Deputy Mayor of Tirana
- In office 2011–2013
- Preceded by: Albana Dhimitri
- Succeeded by: Enno Bozdo

Deputy Minister of European Integration
- In office 2009–2011
- Preceded by: Zef Bushati
- Succeeded by: Grida Duma

Personal details
- Born: Jorida Hasan Tabaku 1 July 1979 (age 46) Tirana, Albania
- Party: Democratic Party
- Alma mater: University of Tirana (BA) University of Durham (MA)
- Website: joridatabaku.al

= Jorida Tabaku =

Albanian politician (born 1979)

Jorida Hasan Tabaku (born 1 July 1979) is an Albanian politician. She has been a member of the Democratic Party of Albania since 2013. She is also a Deputy Mayor of Tirana from 2011 to 2015.

==Early life and education==
Tabaku graduated with a degree in Business Administration from the University of Tirana in 2002. She completed a Master of Arts degree at Durham University Business School in 2005. In 2009 she received a doctorate in Economics from the University of Tirana.

==Career==
From 2002, Tabaku lectured in the Management Department at the University of Tirana. Until 2004 she was also involved in a USAID project for designing and managing the construction of a new library at the University of Tirana.

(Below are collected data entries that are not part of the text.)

Background: an optimization exercise with open tools, aiming at small area, a short achievable clock period and few clock cycles per item. Do not read the settings as production practice. At most, simulation tests tie the RTL to the original design; equivalence was not proved. For runs 1 and 2, only the layout was checked, not whether the RTL still works. Power is estimated from default activity; no workload was simulated.

===== flow/constraint.sdc =====
create_clock -name core_clock -period 5.0 [get_ports {clk}]
set_input_delay 1.0000 -clock core_clock [delete_from_list [all_inputs] [get_ports {clk}]]
set_output_delay 1.0000 -clock core_clock [all_outputs]
set_load 0.01 [all_outputs]

===== flow/run.sh =====
#!/bin/bash
# synth_recipe.tcl (not shown) runs the flow's synth.tcl, then flattens the netlist and writes it again
# the make line also repeats each setting of config.mk as NAME=value (left out here)
make -C /OpenROAD-flow-scripts/flow DESIGN_CONFIG=/design/flow/config.mk WORK_HOME=/design/flow/orfs CLKGATE_MAP_FILE= SYNTH_SCRIPT=/design/flow/synth_recipe.tcl finish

In 2006, she was hired as a local consultant in the DFID project on Strengthening Public Expenditure Management in Albania, implemented by REPIM.

===Political career===
In 2009, Tabaku was appointed Deputy Minister of European Integration, a position she held until mid-2011.

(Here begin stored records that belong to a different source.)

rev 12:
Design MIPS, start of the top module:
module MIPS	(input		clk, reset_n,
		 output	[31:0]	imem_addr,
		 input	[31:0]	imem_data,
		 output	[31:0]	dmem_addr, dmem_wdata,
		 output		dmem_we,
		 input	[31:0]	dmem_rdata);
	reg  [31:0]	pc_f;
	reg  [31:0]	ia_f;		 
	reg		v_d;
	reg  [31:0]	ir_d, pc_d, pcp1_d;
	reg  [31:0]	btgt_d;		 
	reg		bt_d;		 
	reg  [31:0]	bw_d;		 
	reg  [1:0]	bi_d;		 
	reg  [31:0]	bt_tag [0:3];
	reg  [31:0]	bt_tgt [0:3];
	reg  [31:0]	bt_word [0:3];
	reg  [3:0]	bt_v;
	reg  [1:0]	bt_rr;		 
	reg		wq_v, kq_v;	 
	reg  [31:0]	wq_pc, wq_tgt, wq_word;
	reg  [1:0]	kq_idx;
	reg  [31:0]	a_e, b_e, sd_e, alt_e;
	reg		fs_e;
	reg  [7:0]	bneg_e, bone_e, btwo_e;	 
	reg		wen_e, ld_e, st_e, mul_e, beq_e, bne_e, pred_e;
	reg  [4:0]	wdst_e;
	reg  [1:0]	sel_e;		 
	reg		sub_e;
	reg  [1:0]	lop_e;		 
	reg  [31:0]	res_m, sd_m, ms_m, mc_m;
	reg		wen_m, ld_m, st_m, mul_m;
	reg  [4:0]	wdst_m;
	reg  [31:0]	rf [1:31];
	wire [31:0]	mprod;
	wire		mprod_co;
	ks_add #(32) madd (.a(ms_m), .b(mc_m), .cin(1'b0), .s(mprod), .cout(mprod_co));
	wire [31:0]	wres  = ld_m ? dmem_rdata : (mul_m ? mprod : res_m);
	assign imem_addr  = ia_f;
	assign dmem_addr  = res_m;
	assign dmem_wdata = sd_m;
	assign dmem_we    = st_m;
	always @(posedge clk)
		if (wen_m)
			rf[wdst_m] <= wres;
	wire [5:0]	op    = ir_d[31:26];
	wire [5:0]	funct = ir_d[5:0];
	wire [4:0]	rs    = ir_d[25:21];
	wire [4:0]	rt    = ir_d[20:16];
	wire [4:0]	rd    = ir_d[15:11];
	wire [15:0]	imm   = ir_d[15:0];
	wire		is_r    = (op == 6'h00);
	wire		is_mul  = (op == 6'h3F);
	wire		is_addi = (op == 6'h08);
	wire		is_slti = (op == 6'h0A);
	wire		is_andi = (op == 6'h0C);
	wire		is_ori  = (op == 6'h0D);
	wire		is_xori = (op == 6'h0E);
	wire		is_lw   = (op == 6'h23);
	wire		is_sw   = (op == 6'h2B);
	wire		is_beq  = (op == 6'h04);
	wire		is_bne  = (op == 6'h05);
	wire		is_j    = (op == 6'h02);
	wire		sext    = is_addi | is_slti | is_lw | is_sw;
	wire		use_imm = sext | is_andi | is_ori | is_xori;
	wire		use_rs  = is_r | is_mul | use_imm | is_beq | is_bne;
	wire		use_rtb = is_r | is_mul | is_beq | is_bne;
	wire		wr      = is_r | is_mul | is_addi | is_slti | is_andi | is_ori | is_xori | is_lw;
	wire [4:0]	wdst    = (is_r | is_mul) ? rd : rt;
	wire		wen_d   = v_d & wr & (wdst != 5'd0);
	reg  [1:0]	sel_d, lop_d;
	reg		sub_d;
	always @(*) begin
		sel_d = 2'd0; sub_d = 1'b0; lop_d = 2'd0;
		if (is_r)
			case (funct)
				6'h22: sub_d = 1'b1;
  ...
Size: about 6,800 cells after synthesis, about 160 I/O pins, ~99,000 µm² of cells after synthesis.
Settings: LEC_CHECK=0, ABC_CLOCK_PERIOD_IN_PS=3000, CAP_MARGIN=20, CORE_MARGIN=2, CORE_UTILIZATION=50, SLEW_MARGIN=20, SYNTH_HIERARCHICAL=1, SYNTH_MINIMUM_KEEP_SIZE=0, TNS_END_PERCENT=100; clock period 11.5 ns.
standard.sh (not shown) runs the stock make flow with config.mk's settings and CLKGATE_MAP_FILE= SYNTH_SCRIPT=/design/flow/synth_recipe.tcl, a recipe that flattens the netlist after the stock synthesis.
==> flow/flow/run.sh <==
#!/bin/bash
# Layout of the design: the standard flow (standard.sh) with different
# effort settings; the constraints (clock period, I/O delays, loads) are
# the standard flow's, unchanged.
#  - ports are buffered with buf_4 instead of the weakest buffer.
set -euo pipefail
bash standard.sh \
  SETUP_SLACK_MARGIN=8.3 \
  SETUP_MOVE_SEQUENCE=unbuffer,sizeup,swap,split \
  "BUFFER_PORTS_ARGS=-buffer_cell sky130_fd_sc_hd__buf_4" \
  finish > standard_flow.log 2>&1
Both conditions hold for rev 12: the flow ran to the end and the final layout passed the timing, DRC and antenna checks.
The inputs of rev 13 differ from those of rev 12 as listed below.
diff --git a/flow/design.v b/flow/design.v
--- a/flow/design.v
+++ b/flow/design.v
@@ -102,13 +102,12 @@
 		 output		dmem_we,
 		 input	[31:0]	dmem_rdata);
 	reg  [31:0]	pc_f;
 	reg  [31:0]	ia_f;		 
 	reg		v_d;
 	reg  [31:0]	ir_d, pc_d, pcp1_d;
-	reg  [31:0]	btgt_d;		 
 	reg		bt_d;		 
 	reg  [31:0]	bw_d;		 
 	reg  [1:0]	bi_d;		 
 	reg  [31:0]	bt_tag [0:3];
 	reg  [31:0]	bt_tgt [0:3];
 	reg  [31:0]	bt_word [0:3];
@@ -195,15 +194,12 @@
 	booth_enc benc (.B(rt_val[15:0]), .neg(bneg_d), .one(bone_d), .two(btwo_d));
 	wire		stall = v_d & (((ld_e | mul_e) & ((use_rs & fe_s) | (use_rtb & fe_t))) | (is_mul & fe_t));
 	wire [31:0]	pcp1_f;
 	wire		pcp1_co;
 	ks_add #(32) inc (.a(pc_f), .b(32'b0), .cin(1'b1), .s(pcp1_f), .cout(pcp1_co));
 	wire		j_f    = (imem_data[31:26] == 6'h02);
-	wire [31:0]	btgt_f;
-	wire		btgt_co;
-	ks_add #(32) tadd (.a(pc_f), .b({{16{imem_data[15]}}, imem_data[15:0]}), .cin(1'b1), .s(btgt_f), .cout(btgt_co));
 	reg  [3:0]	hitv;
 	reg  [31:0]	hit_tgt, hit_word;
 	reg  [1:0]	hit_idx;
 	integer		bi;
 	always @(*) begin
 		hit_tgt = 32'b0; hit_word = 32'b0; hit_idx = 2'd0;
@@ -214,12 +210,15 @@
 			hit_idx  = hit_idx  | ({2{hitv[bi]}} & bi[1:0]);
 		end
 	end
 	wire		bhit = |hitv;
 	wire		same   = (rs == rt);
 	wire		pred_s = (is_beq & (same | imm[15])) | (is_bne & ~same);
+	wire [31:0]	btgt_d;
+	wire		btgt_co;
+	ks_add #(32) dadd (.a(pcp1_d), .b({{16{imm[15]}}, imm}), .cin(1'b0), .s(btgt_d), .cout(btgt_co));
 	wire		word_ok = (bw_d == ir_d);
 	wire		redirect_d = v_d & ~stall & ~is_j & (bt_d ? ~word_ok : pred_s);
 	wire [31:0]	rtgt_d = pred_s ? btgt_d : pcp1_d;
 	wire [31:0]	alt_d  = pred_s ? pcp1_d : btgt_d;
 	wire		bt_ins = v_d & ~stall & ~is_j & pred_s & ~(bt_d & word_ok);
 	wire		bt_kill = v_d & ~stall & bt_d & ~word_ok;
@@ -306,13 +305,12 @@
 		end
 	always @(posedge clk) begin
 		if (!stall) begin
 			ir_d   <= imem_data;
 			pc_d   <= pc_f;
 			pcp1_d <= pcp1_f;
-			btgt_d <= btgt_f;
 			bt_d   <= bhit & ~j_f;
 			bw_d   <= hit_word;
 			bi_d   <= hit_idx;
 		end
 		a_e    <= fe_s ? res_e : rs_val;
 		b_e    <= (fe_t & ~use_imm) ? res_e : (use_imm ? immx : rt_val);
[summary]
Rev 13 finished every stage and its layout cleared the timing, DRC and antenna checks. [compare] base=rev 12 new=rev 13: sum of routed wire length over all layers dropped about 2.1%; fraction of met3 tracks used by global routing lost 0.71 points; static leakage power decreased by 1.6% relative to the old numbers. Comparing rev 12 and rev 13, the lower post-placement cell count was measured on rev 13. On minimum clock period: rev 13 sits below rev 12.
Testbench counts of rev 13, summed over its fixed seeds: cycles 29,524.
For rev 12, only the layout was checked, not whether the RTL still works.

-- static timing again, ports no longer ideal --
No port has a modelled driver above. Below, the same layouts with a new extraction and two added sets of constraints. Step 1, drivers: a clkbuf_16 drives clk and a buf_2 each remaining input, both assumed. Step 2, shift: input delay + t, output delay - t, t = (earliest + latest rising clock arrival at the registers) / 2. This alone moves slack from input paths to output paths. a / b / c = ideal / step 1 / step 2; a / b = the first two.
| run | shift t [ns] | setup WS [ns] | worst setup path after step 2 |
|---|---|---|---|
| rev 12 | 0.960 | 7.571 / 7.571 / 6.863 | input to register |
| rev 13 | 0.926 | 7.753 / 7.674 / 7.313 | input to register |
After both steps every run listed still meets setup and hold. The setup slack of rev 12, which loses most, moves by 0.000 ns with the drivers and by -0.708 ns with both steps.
Context: an optimization exercise on an open-source flow, tuned for small area, a short achievable clock period and few clock cycles. The choices shown serve that exercise and are no tape-out recipe. At most, simulation tests tie the RTL to the original design; equivalence was not proved. For runs 4 to 6, only the layout was checked, not whether the RTL still works. Power and IR drop assume default switching activity.

## flow/run.sh

```bash
#!/bin/bash
# The standard layout (the standard.sh, all ORFS steps unchanged), except that the
# buffers ORFS puts on every input and output port are sky130_fd_sc_hd__buf_2 cells.
set -euo pipefail
export BUFFER_PORTS_ARGS="-buffer_cell sky130_fd_sc_hd__buf_2"
bash standard.sh > standard.log 2>&1
```

## standard.sh

```bash
#!/bin/bash
# synth_recipe.tcl (not shown) runs the flow's synth.tcl, then flattens the netlist and writes it again
# the make line also repeats each setting of config.mk as NAME=value (left out here)
make -C /OpenROAD-flow-scripts/flow DESIGN_CONFIG=/design/flow/config.mk WORK_HOME=/design/flow/orfs CLKGATE_MAP_FILE= SYNTH_SCRIPT=/design/flow/synth_recipe.tcl "${@:-finish}"
```

## config.mk

```make
export PLATFORM = sky130hd
export DESIGN_NAME = sdram_controller
export DESIGN_NICKNAME = sdram_controller
export VERILOG_FILES = /design/flow/design.v
export SDC_FILE = /design/flow/constraint.sdc
export NUM_CORES = 4
export LEC_CHECK = 0
export CAP_MARGIN = 20
export CORE_MARGIN = 2
export CORE_UTILIZATION = 60
export CTS_BUF_LIST = sky130_fd_sc_hd__clkbuf_4 sky130_fd_sc_hd__clkbuf_8
export CTS_CLUSTER_SIZE = 40
export SETUP_SLACK_MARGIN = 2.35
export SLEW_MARGIN = 20
```

## constraint.sdc

```tcl
create_clock -name core_clock -period 5.0 [get_ports {clk}]
set_input_delay 1.0000 -clock core_clock [delete_from_list [all_inputs] [get_ports {clk}]]
set_output_delay 1.0000 -clock core_clock [all_outputs]
set_load 0.01 [all_outputs]
```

In 2011, Tabaku chaired the list of the Municipal Advisors of Tirana for the Democratic Party of Albania (DP), and in July 2011 she was appointed Deputy Mayor of Tirana.

In the 2013 Albanian parliamentary election, Tabaku was elected a Member of the Parliament of Albania for Tirana, representing the DP. She is
the Deputy Chair of the DP and Chair of the European Affairs Committee in the
Albanian Parliament, and also a member of the Economic and Finance Committee.

On May 14, 2025, it was made known that Tabaku won her mandate as a member of parliament from the Democratic Party and will be in parliament. But after a considerable and large number of votes, she won her mandate as a politician against Ilir Alimehmeti.

== Political positions ==
Tabaku has been a vocal critic of the Albanian Law on Strategic Investments. She has argued that the legislation, originally intended as a temporary measure to attract foreign direct investment, has been repeatedly extended and utilized to facilitate the transfer of public assets to private entities without competitive processes. Tabaku contends that the law creates an uneven economic playing field and has raised concerns that it undermines constitutional property rights by allowing state intervention in private disputes to favor specific investors.

==Personal==
In addition to her native Albanian, Tabaku also speaks English, Italian and German.